Problem requirements:
Repeat all the data word for word.

Given records:
- Opening Delimiter -

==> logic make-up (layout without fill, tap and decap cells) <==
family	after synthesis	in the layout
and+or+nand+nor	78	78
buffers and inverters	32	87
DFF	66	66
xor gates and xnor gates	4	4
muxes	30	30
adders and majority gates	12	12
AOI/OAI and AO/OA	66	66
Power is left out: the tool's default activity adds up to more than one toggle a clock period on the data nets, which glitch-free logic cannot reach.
**src/rtl/dmem_arbiter_pkg.sv**
```systemverilog
// Shared definitions for the data-memory arbiter.
// State encodings and default bus widths.
package dmem_arbiter_pkg;

   localparam int DEF_ADDR_W = 32;
   localparam int DEF_DATA_W = 32;

   typedef enum logic [1:0] {
      ARB_IDLE  = 2'b00,
      ARB_WAIT  = 2'b01,
      ARB_STEAL = 2'b10
   } arb_state_t;

endpackage

```
**src/rtl/dmem_arbiter_sat_counter.sv**
```systemverilog
// Saturating up-counter with synchronous clear.
// o_tc flags the last denied cycle before a steal.
module dmem_arbiter_sat_counter #(
   parameter int MAX = 8
) (
   input  logic i_clk,
   input  logic i_clr,
   input  logic i_inc,
   output logic o_tc
);

   localparam int W = (MAX < 1) ? 1 : $clog2(MAX + 1);
   localparam logic [W-1:0] TC_V  = W'(MAX - 1);
   localparam logic [W-1:0] SAT_V = W'(MAX);

   logic [W-1:0] r_cnt;

   always_ff @(posedge i_clk) begin
      if (i_clr) begin
         r_cnt <= '0;
      end else if (i_inc && (r_cnt != SAT_V)) begin
         r_cnt <= r_cnt + 1'b1;
      end
   end

   assign o_tc = (r_cnt == TC_V);

endmodule

```
**src/rtl/dmem_arbiter.sv**
```systemverilog
// Data-memory port arbiter: CPU has priority, debug master
// is granted on idle cycles or by stealing after MAX_WAIT denials.
module dmem_arbiter
   import dmem_arbiter_pkg::*;
#(
   parameter int ADDR_W   = DEF_ADDR_W,
   parameter int DATA_W   = DEF_DATA_W,
   parameter int MAX_WAIT = 8
) (
   input  logic              i_clk,
   input  logic              i_reset,
   input  logic              i_cpu_re,
   input  logic              i_cpu_we,
   input  logic [ADDR_W-1:0] i_cpu_addr,
   input  logic [DATA_W-1:0] i_cpu_wdata,
   output logic [DATA_W-1:0] o_cpu_rdata,
   output logic              o_cpu_hold,
   input  logic              i_dbg_halt,
   input  logic              i_dbg_req,
   input  logic              i_dbg_we,
   input  logic [ADDR_W-1:0] i_dbg_addr,
   input  logic [DATA_W-1:0] i_dbg_wdata,
   output logic              o_dbg_gnt,
   output logic              o_dbg_rvalid,
   output logic [DATA_W-1:0] o_dbg_rdata,
   output logic [ADDR_W-1:0] o_ram_addr,
   output logic [DATA_W-1:0] o_ram_wdata,
   output logic              o_ram_we,
   input  logic [DATA_W-1:0] i_ram_rdata
);

   arb_state_t        r_state;
   logic              r_rvalid;
   logic [DATA_W-1:0] r_rdata;

   logic w_cpu_act;
   logic w_steal;
   logic w_hold;
   logic w_gnt;
   logic w_deny;
   logic w_tc;
   logic w_inc;
   logic w_clr;
   logic w_rd_gnt;

   assign w_cpu_act = i_cpu_re | i_cpu_we;
   assign w_steal   = (r_state == ARB_STEAL);
   assign w_hold    = i_dbg_halt | w_steal;
   assign w_gnt     = i_dbg_req & (w_hold | ~w_cpu_act);
   assign w_deny    = i_dbg_req & ~w_gnt;
   assign w_rd_gnt  = w_gnt & ~i_dbg_we;

   // Count only denials that do not yet trigger a steal; all else clears.
   assign w_inc = ~i_dbg_halt & w_deny & ~w_tc
                & ((r_state == ARB_IDLE) | (r_state == ARB_WAIT));
   assign w_clr = ~i_reset | ~w_inc;

   dmem_arbiter_sat_counter #(
      .MAX (MAX_WAIT)
   ) u_wait_cnt (
      .i_clk (i_clk),
      .i_clr (w_clr),
      .i_inc (w_inc),
      .o_tc  (w_tc)
   );

   always_ff @(posedge i_clk) begin
      if (!i_reset) begin
         r_state  <= ARB_IDLE;
         r_rvalid <= 1'b0;
         r_rdata  <= '0;
      end else begin
         r_rvalid <= w_rd_gnt;
         if (w_rd_gnt) begin
            r_rdata <= i_ram_rdata;
         end
         if (i_dbg_halt) begin
            r_state <= ARB_IDLE;
         end else begin
            unique case (r_state)
               ARB_IDLE: begin
                  if (w_deny) begin
                     r_state <= w_tc ? ARB_STEAL : ARB_WAIT;
                  end
               end
               ARB_WAIT: begin
                  if (!i_dbg_req || w_gnt) begin
                     r_state <= ARB_IDLE;
                  end else if (w_tc) begin
                     r_state <= ARB_STEAL;
                  end
               end
               ARB_STEAL: r_state <= ARB_IDLE;
               default:   r_state <= ARB_IDLE;
            endcase
         end
      end
   end

   assign o_cpu_rdata  = i_ram_rdata;
   assign o_cpu_hold   = w_hold;
   assign o_dbg_gnt    = w_gnt;
   assign o_dbg_rvalid = r_rvalid;
   assign o_dbg_rdata  = r_rdata;
   assign o_ram_addr   = w_gnt ? i_dbg_addr  : i_cpu_addr;
   assign o_ram_wdata  = w_gnt ? i_dbg_wdata : i_cpu_wdata;
   assign o_ram_we     = i_reset
                       & (w_gnt ? i_dbg_we : (i_cpu_we & ~w_hold));

endmodule

```
## config.mk

```make
export PLATFORM = sky130hd
export DESIGN_NAME = sme_job_arbiter
export DESIGN_NICKNAME = d
export VERILOG_FILES = /design/src/rtl/sme_job_arbiter.sv
export SDC_FILE = /design/constraint.sdc
export NUM_CORES = 1
export LEC_CHECK = 0
export ABC_AREA = 1
export BUFFER_PORTS_ARGS = -buffer_cell sky130_fd_sc_hd__buf_4
export CORE_UTILIZATION = 50
export CTS_CLUSTER_DIAMETER = 120
export DETAILED_ROUTE_END_ITERATION = 12
export GPL_ROUTABILITY_DRIVEN = 1
export GPL_TIMING_DRIVEN = 0
export PLACE_DENSITY = 0.82
export SLEW_MARGIN = 15
export SYNTH_ARGS = -nofsm -noshare
export SYNTH_HDL_FRONTEND = slang
export SYNTH_SLANG_ARGS = --single-unit
```

## constraint.sdc

```tcl
create_clock -name clk -period 1.8 [get_ports clk]
set_input_delay 0.18 -clock clk [delete_from_list [all_inputs] [get_ports clk]]
set_output_delay 0.18 -clock clk [all_outputs]
set_load 0.02 [all_outputs]
```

- Closing Delimiter -

Output:
==> logic make-up (layout without fill, tap and decap cells) <==
family	after synthesis	in the layout
and+or+nand+nor	78	78
buffers and inverters	32	87
DFF	66	66
xor gates and xnor gates	4	4
muxes	30	30
adders and majority gates	12	12
AOI/OAI and AO/OA	66	66
Power is left out: the tool's default activity adds up to more than one toggle a clock period on the data nets, which glitch-free logic cannot reach.
**src/rtl/dmem_arbiter_pkg.sv**
```systemverilog
// Shared definitions for the data-memory arbiter.
// State encodings and default bus widths.
package dmem_arbiter_pkg;

   localparam int DEF_ADDR_W = 32;
   localparam int DEF_DATA_W = 32;

   typedef enum logic [1:0] {
      ARB_IDLE  = 2'b00,
      ARB_WAIT  = 2'b01,
      ARB_STEAL = 2'b10
   } arb_state_t;

endpackage

```
**src/rtl/dmem_arbiter_sat_counter.sv**
```systemverilog
// Saturating up-counter with synchronous clear.
// o_tc flags the last denied cycle before a steal.
module dmem_arbiter_sat_counter #(
   parameter int MAX = 8
) (
   input  logic i_clk,
   input  logic i_clr,
   input  logic i_inc,
   output logic o_tc
);

   localparam int W = (MAX < 1) ? 1 : $clog2(MAX + 1);
   localparam logic [W-1:0] TC_V  = W'(MAX - 1);
   localparam logic [W-1:0] SAT_V = W'(MAX);

   logic [W-1:0] r_cnt;

   always_ff @(posedge i_clk) begin
      if (i_clr) begin
         r_cnt <= '0;
      end else if (i_inc && (r_cnt != SAT_V)) begin
         r_cnt <= r_cnt + 1'b1;
      end
   end

   assign o_tc = (r_cnt == TC_V);

endmodule

```
**src/rtl/dmem_arbiter.sv**
```systemverilog
// Data-memory port arbiter: CPU has priority, debug master
// is granted on idle cycles or by stealing after MAX_WAIT denials.
module dmem_arbiter
   import dmem_arbiter_pkg::*;
#(
   parameter int ADDR_W   = DEF_ADDR_W,
   parameter int DATA_W   = DEF_DATA_W,
   parameter int MAX_WAIT = 8
) (
   input  logic              i_clk,
   input  logic              i_reset,
   input  logic              i_cpu_re,
   input  logic              i_cpu_we,
   input  logic [ADDR_W-1:0] i_cpu_addr,
   input  logic [DATA_W-1:0] i_cpu_wdata,
   output logic [DATA_W-1:0] o_cpu_rdata,
   output logic              o_cpu_hold,
   input  logic              i_dbg_halt,
   input  logic              i_dbg_req,
   input  logic              i_dbg_we,
   input  logic [ADDR_W-1:0] i_dbg_addr,
   input  logic [DATA_W-1:0] i_dbg_wdata,
   output logic              o_dbg_gnt,
   output logic              o_dbg_rvalid,
   output logic [DATA_W-1:0] o_dbg_rdata,
   output logic [ADDR_W-1:0] o_ram_addr,
   output logic [DATA_W-1:0] o_ram_wdata,
   output logic              o_ram_we,
   input  logic [DATA_W-1:0] i_ram_rdata
);

   arb_state_t        r_state;
   logic              r_rvalid;
   logic [DATA_W-1:0] r_rdata;

   logic w_cpu_act;
   logic w_steal;
   logic w_hold;
   logic w_gnt;
   logic w_deny;
   logic w_tc;
   logic w_inc;
   logic w_clr;
   logic w_rd_gnt;

   assign w_cpu_act = i_cpu_re | i_cpu_we;
   assign w_steal   = (r_state == ARB_STEAL);
   assign w_hold    = i_dbg_halt | w_steal;
   assign w_gnt     = i_dbg_req & (w_hold | ~w_cpu_act);
   assign w_deny    = i_dbg_req & ~w_gnt;
   assign w_rd_gnt  = w_gnt & ~i_dbg_we;

   // Count only denials that do not yet trigger a steal; all else clears.
   assign w_inc = ~i_dbg_halt & w_deny & ~w_tc
                & ((r_state == ARB_IDLE) | (r_state == ARB_WAIT));
   assign w_clr = ~i_reset | ~w_inc;

   dmem_arbiter_sat_counter #(
      .MAX (MAX_WAIT)
   ) u_wait_cnt (
      .i_clk (i_clk),
      .i_clr (w_clr),
      .i_inc (w_inc),
      .o_tc  (w_tc)
   );

   always_ff @(posedge i_clk) begin
      if (!i_reset) begin
         r_state  <= ARB_IDLE;
         r_rvalid <= 1'b0;
         r_rdata  <= '0;
      end else begin
         r_rvalid <= w_rd_gnt;
         if (w_rd_gnt) begin
            r_rdata <= i_ram_rdata;
         end
         if (i_dbg_halt) begin
            r_state <= ARB_IDLE;
         end else begin
            unique case (r_state)
               ARB_IDLE: begin
                  if (w_deny) begin
                     r_state <= w_tc ? ARB_STEAL : ARB_WAIT;
                  end
               end
               ARB_WAIT: begin
                  if (!i_dbg_req || w_gnt) begin
                     r_state <= ARB_IDLE;
                  end else if (w_tc) begin
                     r_state <= ARB_STEAL;
                  end
               end
               ARB_STEAL: r_state <= ARB_IDLE;
               default:   r_state <= ARB_IDLE;
            endcase
         end
      end
   end

   assign o_cpu_rdata  = i_ram_rdata;
   assign o_cpu_hold   = w_hold;
   assign o_dbg_gnt    = w_gnt;
   assign o_dbg_rvalid = r_rvalid;
   assign o_dbg_rdata  = r_rdata;
   assign o_ram_addr   = w_gnt ? i_dbg_addr  : i_cpu_addr;
   assign o_ram_wdata  = w_gnt ? i_dbg_wdata : i_cpu_wdata;
   assign o_ram_we     = i_reset
                       & (w_gnt ? i_dbg_we : (i_cpu_we & ~w_hold));

endmodule

```
## config.mk

```make
export PLATFORM = sky130hd
export DESIGN_NAME = sme_job_arbiter
export DESIGN_NICKNAME = d
export VERILOG_FILES = /design/src/rtl/sme_job_arbiter.sv
export SDC_FILE = /design/constraint.sdc
export NUM_CORES = 1
export LEC_CHECK = 0
export ABC_AREA = 1
export BUFFER_PORTS_ARGS = -buffer_cell sky130_fd_sc_hd__buf_4
export CORE_UTILIZATION = 50
export CTS_CLUSTER_DIAMETER = 120
export DETAILED_ROUTE_END_ITERATION = 12
export GPL_ROUTABILITY_DRIVEN = 1
export GPL_TIMING_DRIVEN = 0
export PLACE_DENSITY = 0.82
export SLEW_MARGIN = 15
export SYNTH_ARGS = -nofsm -noshare
export SYNTH_HDL_FRONTEND = slang
export SYNTH_SLANG_ARGS = --single-unit
```

## constraint.sdc

```tcl
create_clock -name clk -period 1.8 [get_ports clk]
set_input_delay 0.18 -clock clk [delete_from_list [all_inputs] [get_ports clk]]
set_output_delay 0.18 -clock clk [all_outputs]
set_load 0.02 [all_outputs]
```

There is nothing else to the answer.